» Your goal
Write the data below out in full, exactly as it stands.

┌─ Provided entries

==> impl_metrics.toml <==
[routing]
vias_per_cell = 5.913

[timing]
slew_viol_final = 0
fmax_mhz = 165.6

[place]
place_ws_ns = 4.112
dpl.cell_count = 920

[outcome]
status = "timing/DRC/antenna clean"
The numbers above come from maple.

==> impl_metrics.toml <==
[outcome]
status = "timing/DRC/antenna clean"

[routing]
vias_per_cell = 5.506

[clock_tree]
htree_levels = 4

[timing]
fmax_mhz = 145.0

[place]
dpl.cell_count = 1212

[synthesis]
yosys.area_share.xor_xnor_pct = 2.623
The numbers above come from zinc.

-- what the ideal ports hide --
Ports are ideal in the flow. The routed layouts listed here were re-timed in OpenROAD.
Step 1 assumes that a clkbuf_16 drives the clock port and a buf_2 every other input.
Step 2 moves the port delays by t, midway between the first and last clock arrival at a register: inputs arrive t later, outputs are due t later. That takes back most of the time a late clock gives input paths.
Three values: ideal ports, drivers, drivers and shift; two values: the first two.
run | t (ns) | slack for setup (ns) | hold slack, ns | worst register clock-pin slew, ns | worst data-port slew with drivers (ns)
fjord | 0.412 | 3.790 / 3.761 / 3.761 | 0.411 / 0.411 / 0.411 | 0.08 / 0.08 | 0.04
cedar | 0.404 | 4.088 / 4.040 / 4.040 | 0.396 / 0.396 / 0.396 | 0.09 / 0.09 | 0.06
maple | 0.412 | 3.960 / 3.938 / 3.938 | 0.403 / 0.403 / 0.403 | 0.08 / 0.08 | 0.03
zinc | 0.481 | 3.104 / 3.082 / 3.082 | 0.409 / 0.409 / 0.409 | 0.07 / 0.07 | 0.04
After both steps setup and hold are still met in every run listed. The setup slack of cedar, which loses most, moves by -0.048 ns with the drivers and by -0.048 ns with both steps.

└─

» Your solution
==> impl_metrics.toml <==
[routing]
vias_per_cell = 5.913

[timing]
slew_viol_final = 0
fmax_mhz = 165.6

[place]
place_ws_ns = 4.112
dpl.cell_count = 920

[outcome]
status = "timing/DRC/antenna clean"
The numbers above come from maple.

==> impl_metrics.toml <==
[outcome]
status = "timing/DRC/antenna clean"

[routing]
vias_per_cell = 5.506

[clock_tree]
htree_levels = 4

[timing]
fmax_mhz = 145.0

[place]
dpl.cell_count = 1212

[synthesis]
yosys.area_share.xor_xnor_pct = 2.623
The numbers above come from zinc.

-- what the ideal ports hide --
Ports are ideal in the flow. The routed layouts listed here were re-timed in OpenROAD.
Step 1 assumes that a clkbuf_16 drives the clock port and a buf_2 every other input.
Step 2 moves the port delays by t, midway between the first and last clock arrival at a register: inputs arrive t later, outputs are due t later. That takes back most of the time a late clock gives input paths.
Three values: ideal ports, drivers, drivers and shift; two values: the first two.
run | t (ns) | slack for setup (ns) | hold slack, ns | worst register clock-pin slew, ns | worst data-port slew with drivers (ns)
fjord | 0.412 | 3.790 / 3.761 / 3.761 | 0.411 / 0.411 / 0.411 | 0.08 / 0.08 | 0.04
cedar | 0.404 | 4.088 / 4.040 / 4.040 | 0.396 / 0.396 / 0.396 | 0.09 / 0.09 | 0.06
maple | 0.412 | 3.960 / 3.938 / 3.938 | 0.403 / 0.403 / 0.403 | 0.08 / 0.08 | 0.03
zinc | 0.481 | 3.104 / 3.082 / 3.082 | 0.409 / 0.409 / 0.409 | 0.07 / 0.07 | 0.04
After both steps setup and hold are still met in every run listed. The setup slack of cedar, which loses most, moves by -0.048 ns with the drivers and by -0.048 ns with both steps.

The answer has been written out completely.